Christian Boylove Forum

TV is getting me down


Submitted by Dakota on March 20 2002 23:37:47


I just got done watching an episode of NYPD Blue. It was yet another show with a pedophile in it. Lately, I've stumbled across these types of shows more than usual. I didn't catch the beginning, but the cops had taken in this guy for questioning about paying some street kid to have sex with him. Although the cops didn't really have enough to arrest him, the suspect was genuinely remorseful and confessed. He described himself as sick and said he tried to do as little to the kid as his sickness would allow. (Geez) Anyway, he said he hoped he would have the chance to hang himself, whereby the cops said not to do it there because "death while in custody" paperwork is a pain. Later in private, the cops congratulated themselves on getting the confession and said the only thing that would make it sweeter would be if he followed thru on his suicide threat.
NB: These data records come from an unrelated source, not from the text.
This design comes from an exercise in tuning for small area, a short achievable clock period and few clock cycles on the open sky130 flow, not from production work. Function was not checked in any run shown here: the RTL went through the layout flow alone.

`config.mk`:
```
export PLATFORM = sky130hd
export DESIGN_NAME = cordicMagPh
export DESIGN_NICKNAME = cordicMagPh
export VERILOG_FILES = /design/flow/design.v
export SDC_FILE = /design/flow/constraint.sdc
export NUM_CORES = 4
export LEC_CHECK = 0
export CAP_MARGIN = 20
export CORE_MARGIN = 2
export CORE_UTILIZATION = 40
export SLEW_MARGIN = 20
```
`constraint.sdc`:
```
create_clock -name core_clock -period 8.0 [get_ports {clk}]
set_input_delay 1.6000 -clock core_clock [delete_from_list [all_inputs] [get_ports {clk}]]
set_output_delay 1.6000 -clock core_clock [all_outputs]
set_load 0.01 [all_outputs]
```
This is an optimization exercise on Yosys and OpenROAD, whose aim is small area and a short achievable clock period, not a production implementation. The RTL was checked by simulation tests, not by an equivalence proof against the original design.

the baseline:
==> module UART_TRANSMITTER, before the edit <==
module UART_TRANSMITTER (
	input clock_i, reset_n_i, data_write_i,
	input [7:0] data_i,
	input [5:0] data_buffer_full_thres_i,
	input [1:0] baudrate_select_i,
	output data_buffer_full_o,
	output uart_tx_o
);
reg [7:0] num;
reg w;
always @(*)
	case (baudrate_select_i)
		2'd0: w = num[4];
		2'd1: w = num[5];
		2'd2: w = num[6];
		default: w = num[7];
	endcase
always @(posedge clock_i)
	num <= reset_n_i ? (w ? 8'd0 : num + 8'd1) : 8'd0;
wire tick = reset_n_i & w;
localparam IDLE = 4'd3, START = 4'd8, PARITY = 4'd1, STOP = 4'd2;
reg [3:0] ph;
reg [5:0] cnt;
wire nonempty = cnt != 6'd0;
wire done = tick & (ph == STOP);
wire [5:0] match, nthr, ncnt, x1, x2;
wire [1:0] miss;
genvar i;
generate
	for (i = 0; i < 6; i = i + 1) begin : cmp
		G_INV t (.a(data_buffer_full_thres_i[i]), .y(nthr[i]));
		G_INV c (.a(cnt[i]), .y(ncnt[i]));
		G_NAND2 p (.a(data_buffer_full_thres_i[i]), .b(cnt[i]), .y(x1[i]));
		G_NAND2 q (.a(nthr[i]), .b(ncnt[i]), .y(x2[i]));
		G_NAND2 m (.a(x1[i]), .b(x2[i]), .y(match[i]));
	end
endgenerate
G_NAND3 n0 (.a(match[0]), .b(match[1]), .c(match[2]), .y(miss[0]));
G_NAND3 n1 (.a(match[3]), .b(match[4]), .c(match[5]), .y(miss[1]));
G_NOR2 n2 (.a(miss[0]), .b(miss[1]), .y(data_buffer_full_o));
wire full = cnt == data_buffer_full_thres_i;
wire wr = data_write_i & ~full;
wire [5:0] cnt_up = done ? cnt : cnt + 6'd1;
wire [5:0] cnt_kp = done ? cnt - 6'd1 : cnt;
always @(posedge clock_i)
	cnt <= reset_n_i ? (wr ? cnt_up : cnt_kp) : 6'd0;
always @(posedge clock_i)
	if (!reset_n_i)
		ph <= IDLE;
	else if (tick & (ph != IDLE | nonempty))
		ph <= (ph == IDLE) ? START : ph + 4'd1;
reg [255:0] R;             
reg [4:0] sw, sr;          
reg cm;                    
reg hc;                    
reg [7:0] D1;              
reg v1;                    
wire [4:0] sw1 = sw + 5'd1;
wire [3:0] E = sw1[4:1];   
wire ins = (wr & ~sw[0]) | v1;
wire [7:0] nidata;
G_MUX2I8 dmux (.a(data_i), .b(D1), .s(v1), .y(nidata));
wire [7:0] idata = ~nidata;
wire hclr = (ph[3:2] == 2'd0) & (ph != IDLE) & ~hc & (sr == 5'd0);
wire clr = ~reset_n_i | hclr | (cm & (sr != 5'd0));
wire [7:0] tapa = ~R[255:248];    
wire [7:0] tapb = ~R[127:120];    
always @(posedge clock_i) begin
	D1 <= data_i;
	v1 <= wr & sw[0];
end
always @(posedge clock_i)
	if (!reset_n_i) begin
		sw <= 5'd1;
		sr <= 5'd1;
		cm <= 1'b1;
		hc <= 1'b0;
	end else begin
		sw <= wr ? sw : sw1;
		sr <= hclr ? sr : sr + 5'd1;
		cm <= cm & (sr != 5'd0);
		hc <= done ? 1'b0 : (hc | hclr);
	end
reg nb, par, txq;
wire [2:0] k = ph[2:0];    
always @(posedge clock_i)
	if (sr[3:0] == 4'd0)
		nb <= sr[4] ? tapb[k] : tapa[k];
always @(posedge clock_i)
	if (tick & ph[3])
		par <= (ph == START ? 1'b0 : par) ^ nb;
always @(posedge clock_i)
	if (!reset_n_i)
		txq <= 1'b1;
	else if (tick)
		txq <= (ph == IDLE) ? ~nonempty :
		       ph[3] ? nb :
		       (ph == 4'd0) ? par : 1'b1;
assign uart_tx_o = txq;
genvar m;
generate
	for (m = 0; m < 16; m = m + 1) begin : stage
		wire sel = ins & (E == m);
		if (m == 0) begin : tap
			always @(posedge clock_i)
				R[7:0] <= (tapa & {8{~clr}}) | ({8{sel & reset_n_i}} & idata);
		end else if (m % 2 == 1) begin : inv
			wire [7:0] d;
			RING_AOI g (.a(R[16*m-8 +: 8]), .d(idata), .s(sel), .y(d));
			always @(posedge clock_i)
				R[16*m +: 8] <= d;
		end else begin : noninv
			wire [7:0] d;
			RING_OAI g (.a(R[16*m-8 +: 8]), .nd(nidata), .ns(~sel), .y(d));
			always @(posedge clock_i)
				R[16*m +: 8] <= d;
		end
		always @(posedge clock_i)
			R[16*m+8 +: 8] <= R[16*m +: 8];
	end
endgenerate
endmodule
==> module G_INV, before the edit <==
module G_INV (input a, output y);
assign y = ~a;
endmodule
==> module G_NAND2, before the edit <==
module G_NAND2 (input a, b, output y);
assign y = ~(a & b);
endmodule
From an optimization exercise on the open Yosys and OpenROAD flow, aimed at small area; shortcuts taken in it are not production practice. Where RTL was checked, it was by simulation tests only, not by an equivalence proof against the original. Function not checked in run 2: the RTL went through the layout flow alone. No activity file was given, so power comes from the tool's default toggle rates.

`design/flow/flow/run.sh`:
```
#!/bin/bash
# Own layout flow: the standard ORFS flow, with an area-oriented synthesis
# (no full/half-adder extraction, an area-mapping ABC script), small port
# buffers and a clock tree without dummy loads. Each tool's output goes to a
# log of its own in this folder.
set -euo pipefail
W=$(pwd)
F=$W/flow

# Synthesis script: ORFS's synth.tcl with the ABC script swapped for ours.
sed -e "s|log_cmd abc {\*}\$abc_args|log_cmd abc -script $F/area.abc {*}[lrange \$abc_args 2 end]|" \
    "$FLOW_HOME/scripts/synth.tcl" > "$W/own_synth_body.tcl"
grep -q "area.abc" "$W/own_synth_body.tcl"
sed -e "s|\$::env(SCRIPTS_DIR)/synth.tcl|$W/own_synth_body.tcl|" synth_recipe.tcl > "$W/own_synth.tcl"
grep -q own_synth_body "$W/own_synth.tcl"

# standard.sh with our synthesis script and extra knobs.
# flow/knobs.txt: one extra make variable assignment per line.
EXTRA="ADDER_MAP_FILE="
while IFS= read -r line; do
  [[ -z "$line" || "$line" == \#* ]] && continue
  EXTRA="$EXTRA '$line'"
done < "$F/knobs.txt"
sed -e "s|SYNTH_SCRIPT=[^ ]*|SYNTH_SCRIPT=$W/own_synth.tcl $EXTRA|" standard.sh > "$W/own_standard.sh"
grep -q own_synth "$W/own_standard.sh"

bash "$W/own_standard.sh" finish > "$W/flow_make.log" 2>&1
```
`design/flow/flow/area.abc`:
```
strash
dch -f
map -D 3000
topo
stime -c
buffer -p
upsize -D 3000
dnsize -D 3000
```
`design/flow/flow/knobs.txt`:
```
BUFFER_PORTS_ARGS=-buffer_cell sky130_fd_sc_hd__buf_1
CTS_ARGS=-sink_clustering_enable -repair_clock_nets -dont_use_dummy_load -buf_list sky130_fd_sc_hd__clkbuf_4 -sink_clustering_size 12 -sink_clustering_max_diameter 60
```
`design/flow/standard.sh`:
```
#!/bin/bash
# synth_recipe.tcl (not shown) runs the flow's synth.tcl, then flattens the netlist and writes it again
# the make line also repeats each setting of config.mk as NAME=value (left out here)
make -C /OpenROAD-flow-scripts/flow DESIGN_CONFIG=/design/flow/config.mk WORK_HOME=/design/flow/orfs CLKGATE_MAP_FILE= SYNTH_SCRIPT=/design/flow/synth_recipe.tcl "${@:-finish}"
```
`design/flow/config.mk`:
```
export PLATFORM = sky130hd
export DESIGN_NAME = LDST_SEQUENCER
export DESIGN_NICKNAME = LDST_SEQUENCER
export VERILOG_FILES = /design/flow/design.v
export SDC_FILE = /design/flow/constraint.sdc
export NUM_CORES = 4
export LEC_CHECK = 0
export CAP_MARGIN = 20
export CORE_MARGIN = 2
export CORE_UTILIZATION = 40
export GPL_TIMING_DRIVEN = 0
export SETUP_SLACK_MARGIN = 0.1
export SLEW_MARGIN = 20
```
`design/flow/constraint.sdc`:
```
create_clock -name core_clock -period 3.5 [get_ports {clock}]
set_input_delay 0.7000 -clock core_clock [delete_from_list [all_inputs] [get_ports {clock}]]
set_output_delay 0.7000 -clock core_clock [all_outputs]
set_load 0.01 [all_outputs]
```
`design/flow/design.v`:
```
module LDST_SEQUENCER (
    input           clock,
    input           clock_enable,
    input           reset,
    output  [15:0]  instruction_bus_address,
    input   [12:0]  instruction_bus_data,
    output  [7:0]   io_bus_address,
    output  [7:0]   io_bus_data_out,
    input   [7:0]   io_bus_data_in,
    output          io_bus_out,
    output          io_bus_in
);
    wire    [11:0]  ins = instruction_bus_data[11:0];
    wire    [7:0]   d   = ins[7:0];
    wire    transfer    = ~ins[11] & ~ins[10];
    wire    load        = transfer & ~ins[8];
    wire    store       = transfer &  ins[8];
    wire    ld_bus      = load & ~ins[9];
    wire    subroutine  = ~ins[11] & ins[10];
    wire    call        = subroutine & ~ins[8];
    wire    ret         = subroutine &  ins[8];
    wire    internal    = ~|d[7:2];
    wire    sel_a       = internal & (d[1:0] == 2'd0);
    wire    sel_b       = internal & (d[1:0] == 2'd1);
    wire    sel_f       = internal & (d[1:0] == 2'd2);
    wire    sel_alu     = internal & (d[1:0] == 2'd3);
    wire    ex_store    = clock_enable & store;
    wire    ex_load     = clock_enable & load;
    reg     [7:0]   work;
    reg     [7:0]   reg_a;
    reg     [7:0]   reg_b;
    reg     [7:0]   alu_op;
    reg             flag_o, flag_c, flag_z;
    reg     [15:0]  pc;
    wire    [7:0]   op2     = alu_op[3] ? {8{alu_op[1]}} : (reg_b ^ {8{alu_op[1]}});
    wire            cin     = alu_op[1] ? ~(alu_op[0] & ~flag_c) : (alu_op[0] & flag_c);
    wire    [7:0]   g       = reg_a & op2;
    wire    [7:0]   p       = reg_a ^ op2;
    wire    [8:0]   c;
    assign  c[0] = cin;
    genvar  i;
    generate
        for (i = 0; i < 8; i = i + 2) begin : carry_chain
            wire    gg = g[i+1] | (p[i+1] & g[i]);
            wire    pp = p[i+1] & p[i];
            assign  c[i+1] = g[i] | (p[i] & c[i]);
            assign  c[i+2] = gg | (pp & c[i]);
        end
    endgenerate
    wire    [2:0]   fn      = alu_op[7:5];
    wire            sel_p   = (fn == 3'b001) | (fn == 3'b010) | (fn == 3'b100);
    wire            sel_g   = (fn == 3'b000) | (fn == 3'b001);
    wire            is_add  = (fn == 3'b100);
    wire            is_shl  = (fn == 3'b101);
    wire            is_shr  = fn[2] & fn[1];
    wire    [7:0]   inv     = {8{alu_op[2]}};
    wire    [7:0]   pre_res   = ({8{sel_p}} & p) ^ inv;
    wire    [7:0]   k         = ({8{sel_g}} & g) | ({8{is_add}} & c[7:0]);
    wire    [7:0]   shl_res   = {reg_a[6:0], cin};
    wire    [7:0]   shr_res   = {cin | (alu_op[5] & reg_a[7]), reg_a[7:1]};
    wire    [7:0]   sh_res    = (is_shl ? shl_res : shr_res) ^ inv;
    wire            is_sh     = is_shl | is_shr;
    wire    [7:0]   alu_res   = is_sh ? sh_res : (pre_res ^ k);
    wire            c_out   = is_add ? c[8] : (is_shl ? reg_a[7] : (is_shr ? reg_a[0] : flag_c));
    wire            o_out   = is_add ? (~(reg_a[7] ^ op2[7]) & (reg_a[7] ^ p[7] ^ c[7])) : flag_o;
    wire            z_out   = ~|alu_res;
    wire    [7:0]   int_data =  ({8{sel_a}} & reg_a)
                              | ({8{sel_b}} & reg_b)
                              | ({8{sel_f}} & {5'd0, flag_o, flag_c, flag_z});
    wire    [7:0]   load_data = ins[9] ? d : (internal ? int_data : io_bus_data_in);
    wire            ld_alu    = ex_load & ~ins[9] & sel_alu;
    always @(posedge clock, posedge reset) begin
        if (reset)
            work <= 8'h00;
        else if (ld_alu)
            work <= alu_res;
        else if (ex_load)
            work <= load_data;
    end
    always @(posedge clock, posedge reset) begin
        if (reset) begin
            reg_a  <= 8'h00;
            reg_b  <= 8'h00;
            alu_op <= 8'h00;
        end else begin
            if (ex_store & sel_a)   reg_a  <= work;
            if (ex_store & sel_b)   reg_b  <= work;
            if (ex_store & sel_alu) alu_op <= work;
        end
    end
    always @(posedge clock, posedge reset) begin
        if (reset)
            {flag_o, flag_c, flag_z} <= 3'b000;
        else if (ex_store & sel_f)
            {flag_o, flag_c, flag_z} <= work[2:0];
        else if (ld_alu)
            {flag_o, flag_c, flag_z} <= {o_out, c_out, z_out};
    end
    reg     [15:0]  st0, st1, st2, st3;
    reg     [3:0]   valid;
    wire            push    = clock_enable & call;
    wire            pop     = clock_enable & ret;
    wire    [15:0]  pc_inc  = pc + {15'd0, clock_enable};
    wire            hold    = ~push & ~pop;
    always @(posedge clock) begin
        st0 <= ({16{push}} & pc_inc) | ({16{pop}} & st1) | ({16{hold}} & st0);
        st1 <= ({16{push}} & st0)    | ({16{pop}} & st2) | ({16{hold}} & st1);
        st2 <= ({16{push}} & st1)    | ({16{pop}} & st3) | ({16{hold}} & st2);
        if (push)
            st3 <= st2;
    end
    always @(posedge clock, posedge reset) begin
        if (reset)
            valid <= 4'd0;
        else if (push)
            valid <= {valid[2:0], 1'b1};
        else if (pop)
            valid <= {1'b0, valid[3:1]};
    end
    wire    taken   = ins[11] & (~|ins[10:8] | |(ins[10:8] & {flag_o, flag_c, flag_z}));
    wire    [15:0]  ret_addr = valid[0] ? st0 : 16'h0000;
    always @(posedge clock, posedge reset) begin
        if (reset)
            pc <= 16'h0000;
        else if (clock_enable & ret)
            pc <= ret_addr;
        else if (clock_enable & (call | taken))
            pc <= {work, d};
        else
            pc <= pc_inc;
    end
    assign  instruction_bus_address = pc;
    assign  io_bus_address          = d;
    assign  io_bus_data_out         = work;
    assign  io_bus_out              = store;
    assign  io_bus_in               = ld_bus;
endmodule
```
==> impl_metrics.csv, run 1 <==
group,metric,value,unit
layout,nets,837,
power,p_total,3.09,mW
clocking,clock_path_buffers,2,
global_route,grt_pass1_wl,28700,um
run_status,status,"timing/DRC/antenna clean",
clocking,cts_hold_buf,0,
floorplan,die_width,125,um
worst_setup_path,cp.buffers_inverters,1,
detailed_routing,num_vias,5632,
detailed_routing,wl_per_cell,18.6,um
sta,clock_skew,0.0451,ns
global_route,grt_max_degree,55,
logic_synthesis,synth_fp_nets,762,
worst_setup_path,required,3.91,ns
logic_synthesis,synth_fa_ha_area_frac,0,
logic_synthesis,synth_area_per_cell,7.94,um^2
detailed_routing,final_antenna_net_count,0,
logic_synthesis,seq_area_frac_synth,0.476,
sta,hold_violations,0,
floorplan,die_h,125,um
logic_synthesis,synth_top_family_by_area,"compound AO/OA/AOI/OAI gates",
layout,drive_above_1_share,0.0580,
logic_synthesis,synth-compound-area-share,0.249,
layout,n_fill_cell,1482,
logic_synthesis,netlist_area,5860,um^2
logic_synthesis,synth_cell_type_count,36,
layout,final_common_cell,"nand2_1",
hold_path,worstHoldPathType,"in -> async",
detailed_routing,first_pass_iters,5,
detailed_routing,drcViolationCount,0,
power,p_leak,2.69,nW
worst_setup_path,critical_path_class,"reg -> reg",
layout,layout_common_cells,"nand2_1, o21ai_0, inv_1",
floorplan,rows,44,
sta,period_share,0.893,
layout,synthToLayoutAreaGrowth,11.4,%
detailed_routing,drtIter0Drc,417,
sta,worst_slew_pin_slew,1.06,ns
worst_setup_path,critPathArrivalTime,3.53,ns
worst_setup_path,cpMaxStageDelayCell,"dfrtp_1",
power,p_per_area,473,nW/um^2
logic_synthesis,yosys.area_share.simple,0.152,
worst_setup_path,crit_fanout,8,
floorplan,initial_core_util,0.406,
clocking,clockRootBuffer,"clkbuf_4",
floorplan,core-area,14400,um^2
clocking,tritoncts,"yes",
detailed_routing,drt_wl_total,18500,um
worst_setup_path,reg2reg_slack,0.38,ns
clocking,path_clk_slew,0.09,ns
worst_setup_path,crit_path_cell_trace,"xnor2_4 -> nand2_1 -> o21ai_0 -> inv_1 -> nor2_1 -> nor2_1 -> a21oi_1 -> o21ai_1 -> a221oi_2 -> o22ai_1 -> o21ai_0 -> nand2_1 -> a221oi_1 -> o21ai_0",
worst_setup_path,cp_common_cell,"o21ai_0",
global_route,grt_pass1_vias,5301,
sta,rsz0062_at_grt,"false",
sta,min_period,3.12,ns
sta,max_freq,320,MHz
logic_synthesis,synth_seq_cells,118,
global_route,antenna_found_initial,1,
worst_setup_path,startpoint_type,"register",
global_route,track_usage,0.237,
sta,maxSlewHeadroom,0.288,
logic_synthesis,synth_xor_area_frac,0.0314,
clocking,insertion_delay,0.55,ns
placed_design,gp_congestion,0.943,
placed_design,dp.cells,977,
placed_design,portBuffers,55,
layout,fin_cells,996,
logic_synthesis,yosys_warnings,1,
sta,finalMaxSlewViolations,0,
detailed_routing,vias_per_cell,5.65,
worst_setup_path,cpPeakStageDelay,0.46,ns
clocking,htreeDepth,4,
clocking,numCtsBuffers,17,
logic_synthesis,synth_cells,738,
placed_design,dp_hpwl,13600,um
floorplan,dieArea,15600,um^2
floorplan,pin_count,58,
sta,setup_viol,0,
global_route,overflow,0,
worst_setup_path,crit_family,"compound AO/OA/AOI/OAI gates",
clocking,clock_sinks,118,
power,ir_drop,0.160,mV
logic_synthesis,synth_mux_area_frac,0,
job,timing.max_cap.violations,0,
worst_setup_path,cp-end-kind,"register",
[cell usage after synthesis]
cell / n / area share
o211ai_1: 2 / 0.0026
inv_1: 95 / 0.061
o31ai_1: 1 / 0.0013
clkinv_1: 2 / 0.0013
dfrtp_1: 54 / 0.23
nor3_1: 12 / 0.010
o221ai_1: 3 / 0.0045
nand2_1: 112 / 0.072
a22o_1: 1 / 0.0015
nand3b_1: 2 / 0.0026
and2_1: 2 / 0.0021
a31oi_1: 3 / 0.0032
a32oi_1: 1 / 0.0015
buf_4: 8 / 0.010
or2_2: 2 / 0.0021
xor2_1: 18 / 0.027
clkbuf_1: 30 / 0.019
edfxtp_1: 16 / 0.082
a22oi_1: 58 / 0.074
nor3b_1: 1 / 0.0013
xnor2_1: 3 / 0.0045
o311ai_0: 1 / 0.0015
and3_1: 1 / 0.0011
o21ai_0: 106 / 0.090
a221oi_1: 7 / 0.010
nor4_1: 1 / 0.0011
o221a_2: 2 / 0.0038
o21a_1: 2 / 0.0026
nand3_1: 4 / 0.0034
dfxtp_1: 48 / 0.16
a21oi_1: 31 / 0.026
o22ai_1: 21 / 0.022
nor2_1: 84 / 0.054
a211oi_1: 1 / 0.0013
a311oi_1: 1 / 0.0015
nand4_1: 2 / 0.0021
[report_power, final]
| group | switching [mW] | internal [mW] | leakage, nW | total, mW |
|---|---|---|---|---|
| registers | 0.180 | 1.61 | 1.22 | 1.79 |
| logic | 0.397 | 0.236 | 1.39 | 0.634 |
| clock network | 0.441 | 0.221 | 0.0782 | 0.662 |
[cells by family (layout without fill, tap and decap cells)]
| logic type | Yosys count | in the layout |
|---|---|---|
| DFF | 118 | 118 |
| other | 0 | 1 |
| xor gates and xnor gates | 21 | 21 |
| and+or+nand+nor | 223 | 223 |
| buffers and inverters | 135 | 208 |
| AOI/OAI and AO/OA | 241 | 241 |
[layout make-up]
type,count,area (um^2),share of cell area
inverters,97,367,0.0562
multi-input cells,485,2620,0.401
plain buffers,38,174,0.0266
diodes,1,2.50,0.000383
flip-flops and latches,118,2790,0.428
well taps,184,230,0.0353
repair buffers,56,215,0.0330
clock buffers,17,128,0.0195
[registers in the layout, summed over array words and instances (netlist names)]
register  count
pc           16
st0          16
st1          16
st2          16
st3          16
reg_a         8
reg_b         8
work          8
alu_op        7
valid         4
flag_c        1
flag_o        1
flag_z        1
[repair_timing]
item	in CTS	in global routing
setup endpoints to repair	11	17
setup buffers	0	1
cloned	0	0
resized for setup	7	16
pin swaps	1	1
[per-stage QoR]
stage          hold slack (ns)  TNS (ns)  worst slack (ns)  area, um^2   util
6_report                 0.264         0             0.376        6530  0.453
5_1_grt                  0.296         0            0.0621        6530  0.453
4_1_cts                  0.253         0            0.0903        6460  0.448
3_5_place_dp             0.449     -8.21            -0.837        6300  0.437
3_3_place_gp             0.442    -11.97            -0.730        6300  0.437
2_1_floorplan            0.431         0             0.174        5860      -
[path summary, 6_finish.rpt]
| path | endpoint | cells past startpoint | from |
|---|---|---|---|
| setup / recovery | work[6]$_DFFE_PP0P_ | 14 | alu_op[1]$_DFFE_PP0P_ |
| hold / removal | flag_c$_DFFE_PP0P_ | 2 | reset |
| setup reg to reg | work[6]$_DFFE_PP0P_ | 14 | alu_op[1]$_DFFE_PP0P_ |
| hold reg to reg | st3[9]$_DFFE_PP_ | 0 | st2[9]$_DFF_P_ |
| max in group asynchronous | alu_op[5]$_DFFE_PP0P_ | 2 | reset |
| min in group core_clock | st3[9]$_DFFE_PP_ | 0 | st2[9]$_DFF_P_ |
[metal layers]
| metal | global-route usage | routed length (um) |
|---|---|---|
| met3 | 0.0548 | 1190 |
| met4 | 0.127 | 805 |
| met5 | 0 | 0 |
| met1 | 0.299 | 7890 |
| met2 | 0.377 | 8590 |
==> run 2: changes to the inputs <==
--- a/design/flow/design.v
+++ b/design/flow/design.v
@@ -53,27 +53,22 @@
     wire            is_add  = (fn == 3'b100);
     wire            is_shl  = (fn == 3'b101);
     wire            is_shr  = fn[2] & fn[1];
-    wire    [7:0]   inv     = {8{alu_op[2]}};
-    wire    [7:0]   pre_res   = ({8{sel_p}} & p) ^ inv;
-    wire    [7:0]   k         = ({8{sel_g}} & g) | ({8{is_add}} & c[7:0]);
+    wire    [7:0]   logic_res = ({8{sel_p}} & p) ^ (({8{sel_g}} & g) | ({8{is_add}} & c[7:0]));
     wire    [7:0]   shl_res   = {reg_a[6:0], cin};
     wire    [7:0]   shr_res   = {cin | (alu_op[5] & reg_a[7]), reg_a[7:1]};
-    wire    [7:0]   sh_res    = (is_shl ? shl_res : shr_res) ^ inv;
-    wire            is_sh     = is_shl | is_shr;
-    wire    [7:0]   alu_res   = is_sh ? sh_res : (pre_res ^ k);
+    wire    [7:0]   res_mux   = is_shl ? shl_res : (is_shr ? shr_res : logic_res);
+    wire    [7:0]   alu_res   = res_mux ^ {8{alu_op[2]}};
     wire            c_out   = is_add ? c[8] : (is_shl ? reg_a[7] : (is_shr ? reg_a[0] : flag_c));
-    wire            o_out   = is_add ? (~(reg_a[7] ^ op2[7]) & (reg_a[7] ^ p[7] ^ c[7])) : flag_o;
+    wire            o_out   = is_add ? (~(reg_a[7] ^ op2[7]) & (reg_a[7] ^ logic_res[7])) : flag_o;
     wire            z_out   = ~|alu_res;
     wire    [7:0]   int_data =  ({8{sel_a}} & reg_a)
                               | ({8{sel_b}} & reg_b)
-                              | ({8{sel_f}} & {5'd0, flag_o, flag_c, flag_z});
+                              | ({8{sel_f}} & {5'd0, flag_o, flag_c, flag_z})
+                              | ({8{sel_alu}} & alu_res);
     wire    [7:0]   load_data = ins[9] ? d : (internal ? int_data : io_bus_data_in);
-    wire            ld_alu    = ex_load & ~ins[9] & sel_alu;
     always @(posedge clock, posedge reset) begin
         if (reset)
             work <= 8'h00;
-        else if (ld_alu)
-            work <= alu_res;
         else if (ex_load)
             work <= load_data;
     end
@@ -93,7 +88,7 @@
             {flag_o, flag_c, flag_z} <= 3'b000;
         else if (ex_store & sel_f)
             {flag_o, flag_c, flag_z} <= work[2:0];
-        else if (ld_alu)
+        else if (ex_load & ~ins[9] & sel_alu)
             {flag_o, flag_c, flag_z} <= {o_out, c_out, z_out};
     end
     reg     [15:0]  st0, st1, st2, st3;
@@ -118,16 +113,17 @@
             valid <= {1'b0, valid[3:1]};
     end
     wire    taken   = ins[11] & (~|ins[10:8] | |(ins[10:8] & {flag_o, flag_c, flag_z}));
-    wire    [15:0]  ret_addr = valid[0] ? st0 : 16'h0000;
+    wire            sel_ret = clock_enable & ret & valid[0];
+    wire            sel_jmp = clock_enable & (call | taken);
+    wire            sel_inc = ~(clock_enable & (ret | call | taken));
+    wire    [15:0]  pc_next = ({16{sel_ret}} & st0)
+                            | ({16{sel_jmp}} & {work, d})
+                            | ({16{sel_inc}} & pc_inc);
     always @(posedge clock, posedge reset) begin
         if (reset)
             pc <= 16'h0000;
-        else if (clock_enable & ret)
-            pc <= ret_addr;
-        else if (clock_enable & (call | taken))
-            pc <= {work, d};
         else
-            pc <= pc_inc;
+            pc <= pc_next;
     end
     assign  instruction_bus_address = pc;
     assign  io_bus_address          = d;
==> design/flow/flow/area.abc (replaced) <==
strash
&get -n
&dch -f
&nf -R 1000
&put
topo
buffer -p
upsize -D 3000
dnsize -D 3000
==> design/flow/flow/knobs.txt (replaced) <==
BUFFER_PORTS_ARGS=-buffer_cell sky130_fd_sc_hd__buf_1
CTS_ARGS=-sink_clustering_enable -repair_clock_nets -dont_use_dummy_load -buf_list sky130_fd_sc_hd__clkbuf_4
==> run 2 against run 1 <==
Net effect:
- now fails the layout checks on setup timing
- critical endpoint is now flag_c$_DFFE_PP0P_
- largest cell class unchanged
- clock power is 4.8% lower
- synthesized area is 4.1% lower
- sequential share of layout area is 0.83 points higher
- flip-flop and latch count stayed put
Their chosen name to call him throughout the whole show was "perv." You'd think I'd be used to this sort of stuff by now, but it's always hard to watch this type of show that portrays us as a bunch of sick bastards that don't deserve to live. After watching this show, I started thinking about trying to cut out this part of me. Not visiting BL sites on the internet, not admitting even to myself what I was, and not looking at boys I see in that "special" way. But I realized that denying what I am will not make it go away. It just gets so hard, even after all these years, to have something inside me that the world reviles. I'm not asking for any answers, because I don't think there are any. Just venting.